Most cases occur in the Eastern US or Gulf Coast states as well as the upper Midwest. Many cases are associated with hardwood swamps. The virus is maintained in a mosquito-bird-mosquito cycle. In the summer and early fall it is transmitted to humans by mosquitoes . These mosquitoes are referred to as ‘bridge vectors’, as they ‘bridge’ the virus from birds to humans. The virus cannot be transmitted human to human.
Eastern Equine Encephalitis – Impact on Public Health
About 30% of those who get Eastern Equine Encephalitis die, and those who survive have significant neurological impairment. Those over the age of 50 and under 15 are at increased risk of severe disease, and infection provides life-long immunity. There is no vaccine for humans.

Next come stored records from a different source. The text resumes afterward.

--- src/rtl/dmspc_pkg.sv ---
// Shared constants and codes for the DC motor speed PI controller.
`timescale 1ns / 1ps

package dmspc_pkg;

    // Default sizes of the edge counter and the integral accumulator
    localparam int COUNT_BITS_DEF = 10;
    localparam int ACC_BITS_DEF   = 16;

    // Stream payload widths
    localparam int S_TDATA_W = 16;
    localparam int S_TUSER_W = 1;
    localparam int M_TDATA_W = 40;

    // Configuration port
    localparam int CFG_IDX_W  = 2;
    localparam int CFG_DATA_W = 8;

    typedef enum logic [CFG_IDX_W-1:0] {
        REG_GAIN_P          = 2'd0,
        REG_GAIN_I          = 2'd1,
        REG_GAIN_D          = 2'd2,
        REG_SETPOINT_OFFSET = 2'd3
    } cfg_reg_t;

    // Item kinds carried in s_tuser
    typedef enum logic {
        MODE_HALL = 1'b0,
        MODE_TICK = 1'b1
    } mode_t;

    // Register reset values
    localparam logic [3:0] GAIN_P_RESET  = 4'd1;
    localparam logic [3:0] GAIN_I_RESET  = 4'd1;
    localparam logic [3:0] GAIN_D_RESET  = 4'd0;
    localparam logic [7:0] OFFSET_RESET  = 8'd73;

    // Speed scale 354/100 kept as quotient and remainder: each edge adds
    // 3 to the quotient and 54 to the remainder, with a carry at 100.
    localparam int SPEED_Q_STEP = 3;
    localparam int SPEED_R_STEP = 54;
    localparam int SPEED_DEN    = 100;
    localparam int REM_W        = 7;

    // Joystick divide by 7 as multiply by 2341 / 2^14 (exact for 10-bit input)
    localparam int STICK_RECIP = 2341;
    localparam int STICK_SHIFT = 14;
    localparam int STICK_PROD_W = 22;

    // Output field widths
    localparam int SPEED_FB_W = 13;
    localparam int DRIVE_W    = 16;
    localparam int DUTY_W     = 8;

endpackage

--- src/rtl/dc_motor_speed_pi_controller.sv ---
// DC motor speed PI(D) controller: hall edge counting, direction filter, PID step.
`timescale 1ns / 1ps

// Usage
//   Input stream (s_*): s_tuser[0] is the item kind, hall edge or control tick.
//   A hall edge counts one edge (saturating) and shifts the inverted hall level
//   into a three-deep direction history. A control tick resolves direction,
//   scales the edge count by 3.54 into a signed speed, takes the setpoint as
//   joystick/7 minus an offset, runs one PID step and clears the edge count.
//   Only ticks produce a result transaction on the output stream (m_*).
//   Configuration (cfg_*): gains and setpoint offset, written by index; always
//   ready. Write only while no item is in flight.
//   A tick passes from the input register to the result register (m_tvalid).
//   Throughput: one transaction per cycle unless stalled; the input and result
//   registers each hold one item, and the PID math is a single registered pass.
//   The edge count is scaled incrementally (quotient and remainder) as edges
//   arrive, so a tick needs no multiply on the count.
//   Stall: while a result waits on m_tready, hall edges still flow through; a
//   tick held in the input register blocks s_tready until the result is taken.
//   Reset (aresetn low, synchronous): registers to their defaults, edge count
//   zero, direction forward, integral and last error zero, both stages empty.
module dc_motor_speed_pi_controller #(
    parameter int COUNT_BITS = dmspc_pkg::COUNT_BITS_DEF,
    parameter int ACC_BITS   = dmspc_pkg::ACC_BITS_DEF
) (
    input  logic                              aclk,
    input  logic                              aresetn,
    // Configuration write channel
    input  logic                              cfg_valid,
    output logic                              cfg_ready,
    input  logic [dmspc_pkg::CFG_IDX_W-1:0]   cfg_index,
    input  logic [dmspc_pkg::CFG_DATA_W-1:0]  cfg_data,
    // Input stream
    input  logic                              s_tvalid,
    output logic                              s_tready,
    input  logic [dmspc_pkg::S_TDATA_W-1:0]   s_tdata,  // [0] hall_level, [10:1] stick_sample
    input  logic [dmspc_pkg::S_TUSER_W-1:0]   s_tuser,  // [0] mode
    // Result stream
    output logic                              m_tvalid,
    input  logic                              m_tready,
    output logic [dmspc_pkg::M_TDATA_W-1:0]   m_tdata   // [0] reverse, [8:1] duty,
                                                        // [24:9] drive_value,
                                                        // [37:25] speed_feedback
);
    import dmspc_pkg::*;

    localparam int Q_W    = COUNT_BITS + 2;
    localparam int SPD_W  = (COUNT_BITS + 3 > 17) ? COUNT_BITS + 3 : 17;
    localparam int ERR_W  = SPD_W + 1;
    localparam int IS_W   = ((ACC_BITS > 21) ? ACC_BITS : 21) + 1;
    localparam int DRV_W  = ((ACC_BITS > 22) ? ACC_BITS : 22) + 2;

    // Configuration registers
    logic [3:0] gain_p_reg, gain_i_reg, gain_d_reg;
    logic [7:0] offset_reg;

    // Input stage
    logic       in_valid_reg;
    mode_t      in_mode_reg;
    logic       in_hall_reg;
    logic [7:0] in_stick7_reg;

    // Controller state
    logic [COUNT_BITS-1:0]      count_reg, count_next;
    logic [Q_W-1:0]             spd_q_reg, spd_q_next;
    logic [REM_W-1:0]           spd_r_reg, spd_r_next;
    logic [2:0]                 hist_reg, hist_next;
    logic                       fwd_reg, fwd_next;
    logic signed [ACC_BITS-1:0] integ_reg, integ_next;
    logic signed [DRIVE_W-1:0]  last_err_reg, last_err_next;

    // Result stage
    logic                 out_valid_reg, out_valid_next;
    logic [M_TDATA_W-1:0] out_data_reg;

    logic advance, is_tick, out_load;
    logic [STICK_PROD_W-1:0] stick_prod;
    logic [REM_W:0]          rem_sum;
    logic                    fwd_tick;
    logic signed [SPD_W-1:0] speed;
    logic signed [8:0]       setpoint;
    logic signed [ERR_W-1:0] err_wide;
    logic signed [DRIVE_W-1:0] err;
    logic signed [20:0]      p_term, i_term;
    logic signed [DRIVE_W:0] err_diff;
    logic signed [21:0]      d_term;
    logic signed [IS_W-1:0]  integ_sum;
    logic signed [DRV_W-1:0] drive_sum;
    logic signed [DRIVE_W-1:0] drive;
    logic [DRIVE_W:0]        mag;
    logic [DUTY_W-1:0]       duty;

    // Handshakes
    assign cfg_ready = 1'b1;
    assign is_tick   = (in_mode_reg == MODE_TICK);
    assign advance   = in_valid_reg && (!is_tick || !out_valid_reg || m_tready);
    assign out_load  = advance && is_tick;
    assign s_tready  = !in_valid_reg || advance;
    assign m_tvalid  = out_valid_reg;
    assign m_tdata   = out_data_reg;

    // Divide the joystick sample by 7 on the way into the input register
    assign stick_prod = STICK_PROD_W'(s_tdata[10:1]) * STICK_PROD_W'(STICK_RECIP);

    // Advance the scaled count by 354/100 per edge
    assign rem_sum = (REM_W + 1)'(spd_r_reg) + (REM_W + 1)'(SPEED_R_STEP);

    // Resolve direction: change only when all three samples agree
    always_comb begin
        fwd_tick = fwd_reg;
        if (hist_reg == 3'b111) begin
            fwd_tick = 1'b1;
        end else if (hist_reg == 3'b000) begin
            fwd_tick = 1'b0;
        end
    end

    // Signed speed, setpoint and error clamped to 16 bits
    always_comb begin
        speed = $signed({{(SPD_W - Q_W){1'b0}}, spd_q_reg});
        if (!fwd_tick) begin
            speed = -speed;
        end
        setpoint = $signed({1'b0, in_stick7_reg}) - $signed({1'b0, offset_reg});
        err_wide = ERR_W'(setpoint) - ERR_W'(speed);
        if (err_wide[ERR_W-1:DRIVE_W-1] == {(ERR_W - DRIVE_W + 1){err_wide[DRIVE_W-1]}}) begin
            err = err_wide[DRIVE_W-1:0];
        end else begin
            err = err_wide[ERR_W-1] ? {1'b1, {(DRIVE_W - 1){1'b0}}}
                                    : {1'b0, {(DRIVE_W - 1){1'b1}}};
        end
    end

    // PID terms
    assign p_term   = 21'(err) * 21'($signed({1'b0, gain_p_reg}));
    assign i_term   = 21'(err) * 21'($signed({1'b0, gain_i_reg}));
    assign err_diff = (DRIVE_W + 1)'(err) - (DRIVE_W + 1)'(last_err_reg);
    assign d_term   = 22'(err_diff) * 22'($signed({1'b0, gain_d_reg}));
    assign integ_sum = IS_W'(integ_reg) + IS_W'(i_term);

    // Saturate the integral at the accumulator range
    always_comb begin
        if (integ_sum[IS_W-1:ACC_BITS-1] == {(IS_W - ACC_BITS + 1){integ_sum[ACC_BITS-1]}}) begin
            integ_next = integ_sum[ACC_BITS-1:0];
        end else begin
            integ_next = integ_sum[IS_W-1] ? {1'b1, {(ACC_BITS - 1){1'b0}}}
                                           : {1'b0, {(ACC_BITS - 1){1'b1}}};
        end
    end

    // Drive value, saturated to 16 bits, and its magnitude
    assign drive_sum = DRV_W'(p_term) + DRV_W'(integ_next) + DRV_W'(d_term);

    always_comb begin
        if (drive_sum[DRV_W-1:DRIVE_W-1] == {(DRV_W - DRIVE_W + 1){drive_sum[DRIVE_W-1]}}) begin
            drive = drive_sum[DRIVE_W-1:0];
        end else begin
            drive = drive_sum[DRV_W-1] ? {1'b1, {(DRIVE_W - 1){1'b0}}}
                                       : {1'b0, {(DRIVE_W - 1){1'b1}}};
        end
        mag = drive[DRIVE_W-1] ? -{drive[DRIVE_W-1], drive} : {1'b0, drive};
        duty = (|mag[DRIVE_W:DUTY_W]) ? {DUTY_W{1'b1}} : mag[DUTY_W-1:0];
    end

    // State update for the item leaving the input register
    always_comb begin
        count_next     = count_reg;
        spd_q_next     = spd_q_reg;
        spd_r_next     = spd_r_reg;
        hist_next      = hist_reg;
        fwd_next       = fwd_reg;
        last_err_next  = last_err_reg;
        if (advance) begin
            if (is_tick) begin
                fwd_next      = fwd_tick;
                last_err_next = err;
                count_next    = '0;
                spd_q_next    = '0;
                spd_r_next    = '0;
            end else begin
                hist_next = {hist_reg[1:0], ~in_hall_reg};
                if (count_reg != {COUNT_BITS{1'b1}}) begin
                    count_next = count_reg + COUNT_BITS'(1);
                    if (rem_sum >= (REM_W + 1)'(SPEED_DEN)) begin
                        spd_r_next = REM_W'(rem_sum - (REM_W + 1)'(SPEED_DEN));
                        spd_q_next = spd_q_reg + Q_W'(SPEED_Q_STEP + 1);
                    end else begin
                        spd_r_next = REM_W'(rem_sum);
                        spd_q_next = spd_q_reg + Q_W'(SPEED_Q_STEP);
                    end
                end
            end
        end
    end

    // Result register: load on a tick, drop when taken
    always_comb begin
        out_valid_next = out_valid_reg;
        if (out_load) begin
            out_valid_next = 1'b1;
        end else if (m_tready) begin
            out_valid_next = 1'b0;
        end
    end

    // Control and state registers
    always_ff @(posedge aclk) begin
        if (!aresetn) begin
            gain_p_reg    <= GAIN_P_RESET;
            gain_i_reg    <= GAIN_I_RESET;
            gain_d_reg    <= GAIN_D_RESET;
            offset_reg    <= OFFSET_RESET;
            in_valid_reg  <= 1'b0;
            out_valid_reg <= 1'b0;
            count_reg     <= '0;
            spd_q_reg     <= '0;
            spd_r_reg     <= '0;
            hist_reg      <= 3'b111;
            fwd_reg       <= 1'b1;
            integ_reg     <= '0;
            last_err_reg  <= '0;
        end else begin
            if (cfg_valid && cfg_ready) begin
                case (cfg_reg_t'(cfg_index))
                    REG_GAIN_P:          gain_p_reg <= cfg_data[3:0];
                    REG_GAIN_I:          gain_i_reg <= cfg_data[3:0];
                    REG_GAIN_D:          gain_d_reg <= cfg_data[3:0];
                    REG_SETPOINT_OFFSET: offset_reg <= cfg_data;
                    default:             ;
                endcase
            end
            if (s_tready) begin
                in_valid_reg <= s_tvalid;
            end
            out_valid_reg <= out_valid_next;
            count_reg     <= count_next;
            spd_q_reg     <= spd_q_next;
            spd_r_reg     <= spd_r_next;
            hist_reg      <= hist_next;
            fwd_reg       <= fwd_next;
            last_err_reg  <= last_err_next;
            if (out_load) begin
                integ_reg <= integ_next;
            end
        end
    end

    // Payload registers
    always_ff @(posedge aclk) begin
        if (s_tvalid && s_tready) begin
            in_mode_reg   <= mode_t'(s_tuser[0]);
            in_hall_reg   <= s_tdata[0];
            in_stick7_reg <= stick_prod[STICK_SHIFT +: 8];
        end
        if (out_load) begin
            out_data_reg <= {2'b00,
                             speed[SPEED_FB_W-1:0],
                             drive,
                             duty,
                             drive[DRIVE_W-1]};
        end
    end

    // Checks
    a_rem_below_den: assert property (@(posedge aclk) disable iff (!aresetn)
        spd_r_reg < REM_W'(SPEED_DEN))
        else $error("speed remainder out of range");

    a_tick_clears_count: assert property (@(posedge aclk) disable iff (!aresetn)
        out_load |=> (count_reg == '0) && (spd_q_reg == '0) && (spd_r_reg == '0))
        else $error("edge count not cleared after a tick");

    a_no_overwrite: assert property (@(posedge aclk) disable iff (!aresetn)
        out_load |-> (!out_valid_reg || m_tready))
        else $error("result register overwritten while held");

    a_reverse_matches_sign: assert property (@(posedge aclk) disable iff (!aresetn)
        out_valid_reg |-> (out_data_reg[0] == out_data_reg[24]))
        else $error("reverse flag disagrees with drive sign");

endmodule
$ cat src/rtl/utf8v_pkg.sv
// Shared types and constants for the restricted UTF-8 string validator.
// Depends on nothing; used by utf8v_step and utf8_string_validator_unit.
package utf8v_pkg;

    // Byte classification constants
    localparam logic [7:0] CTRL_LIMIT = 8'h20;
    localparam logic [7:0] DEL_BYTE   = 8'h7f;
    localparam logic [7:0] MASK_LEAD2 = 8'he0;
    localparam logic [7:0] CODE_LEAD2 = 8'hc0;
    localparam logic [7:0] MASK_LEAD3 = 8'hf0;
    localparam logic [7:0] CODE_LEAD3 = 8'he0;
    localparam logic [7:0] MASK_LEAD4 = 8'hf8;
    localparam logic [7:0] CODE_LEAD4 = 8'hf0;
    localparam logic [1:0] CONT_TAG   = 2'b10;

    // Code point limits
    localparam int unsigned CP_W = 21;
    localparam logic [CP_W-1:0] MIN_LEN1  = 21'h000080;
    localparam logic [CP_W-1:0] MIN_LEN2  = 21'h000800;
    localparam logic [CP_W-1:0] MIN_LEN3  = 21'h010000;
    localparam logic [CP_W-1:0] MAX_CP    = 21'h10ffff;
    localparam logic [CP_W-1:0] SURR_LO   = 21'h00d800;
    localparam logic [CP_W-1:0] SURR_HI   = 21'h00dfff;

    // Continuation counts of a multi-byte sequence
    localparam logic [1:0] SEQ_NONE = 2'd0;
    localparam logic [1:0] SEQ_ONE  = 2'd1;
    localparam logic [1:0] SEQ_TWO  = 2'd2;
    localparam logic [1:0] SEQ_THREE = 2'd3;

    // Per-string decoder state
    typedef struct packed {
        logic [1:0]      pending;
        logic [1:0]      seq_len;
        logic [CP_W-1:0] acc;
        logic            err;
    } dec_state_t;

endpackage

$ cat src/rtl/utf8v_step.sv
// Combinational next-state and verdict logic for one byte transaction.
// Depends on utf8v_pkg.
module utf8v_step
(
    input  utf8v_pkg::dec_state_t state_cur,
    input  logic [7:0]            byte_in,
    input  logic                  last_in,
    input  logic                  none_in,
    output utf8v_pkg::dec_state_t state_nxt,
    output logic                  verdict
);

    utf8v_pkg::dec_state_t upd;
    logic [utf8v_pkg::CP_W-1:0] cp;
    logic [1:0]                 pend_dec;
    logic                       overlong;
    logic                       bad_cp;

    // Continuation assembly and final code point checks
    assign cp       = {state_cur.acc[utf8v_pkg::CP_W-7:0], byte_in[5:0]};
    assign pend_dec = state_cur.pending - 2'd1;
    assign overlong = (state_cur.seq_len == utf8v_pkg::SEQ_ONE   && cp < utf8v_pkg::MIN_LEN1) ||
                      (state_cur.seq_len == utf8v_pkg::SEQ_TWO   && cp < utf8v_pkg::MIN_LEN2) ||
                      (state_cur.seq_len == utf8v_pkg::SEQ_THREE && cp < utf8v_pkg::MIN_LEN3);
    assign bad_cp   = overlong || (cp > utf8v_pkg::MAX_CP) ||
                      (cp >= utf8v_pkg::SURR_LO && cp <= utf8v_pkg::SURR_HI);

    // Byte decode
    always_comb
    begin
        upd = state_cur;
        if (!none_in && !state_cur.err)
        begin
            if (state_cur.pending != 2'd0)
            begin
                if (byte_in[7:6] != utf8v_pkg::CONT_TAG)
                begin
                    upd.err = 1'b1;
                end
                else if (pend_dec != 2'd0)
                begin
                    upd.acc     = cp;
                    upd.pending = pend_dec;
                end
                else
                begin
                    upd.pending = 2'd0;
                    upd.seq_len = utf8v_pkg::SEQ_NONE;
                    upd.acc     = '0;
                    upd.err     = bad_cp;
                end
            end
            else if (!byte_in[7])
            begin
                // single-byte character: control codes and DEL are rejected
                if (byte_in < utf8v_pkg::CTRL_LIMIT || byte_in == utf8v_pkg::DEL_BYTE)
                begin
                    upd.err = 1'b1;
                end
            end
            else if ((byte_in & utf8v_pkg::MASK_LEAD2) == utf8v_pkg::CODE_LEAD2)
            begin
                upd.seq_len = utf8v_pkg::SEQ_ONE;
                upd.pending = utf8v_pkg::SEQ_ONE;
                upd.acc     = {{(utf8v_pkg::CP_W-5){1'b0}}, byte_in[4:0]};
            end
            else if ((byte_in & utf8v_pkg::MASK_LEAD3) == utf8v_pkg::CODE_LEAD3)
            begin
                upd.seq_len = utf8v_pkg::SEQ_TWO;
                upd.pending = utf8v_pkg::SEQ_TWO;
                upd.acc     = {{(utf8v_pkg::CP_W-4){1'b0}}, byte_in[3:0]};
            end
            else if ((byte_in & utf8v_pkg::MASK_LEAD4) == utf8v_pkg::CODE_LEAD4)
            begin
                upd.seq_len = utf8v_pkg::SEQ_THREE;
                upd.pending = utf8v_pkg::SEQ_THREE;
                upd.acc     = {{(utf8v_pkg::CP_W-3){1'b0}}, byte_in[2:0]};
            end
            else
            begin
                // stray continuation or 0xF8..0xFF as a lead byte
                upd.err = 1'b1;
            end
        end
    end

    // End of string: give the verdict and clear for the next string
    always_comb
    begin
        verdict = !upd.err && (upd.pending == 2'd0);
        if (last_in)
        begin
            state_nxt = '0;
        end
        else
        begin
            state_nxt = upd;
        end
    end

endmodule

Clinical illness presents in two forms:
- A systemic illness, with symptoms much like influenza, that lasts 1-2 weeks with complete recovery
- An encephalitic (inflammation of the brain) illness with restlessness, anorexia, vomiting, diarrhea, convulsions and coma.
The average number of cases per year is about 7. However, in 2019 there have already been at least 27 cases in 6 states with 11 deaths (as of October 3rd). Cases so far by state with deaths in parentheses include Massachusetts – 11 (4), Michigan – 8 (3), Connecticut – 4 (3), Rhode Island – 1 (1), New Jersey – 1, North Carolina – 1.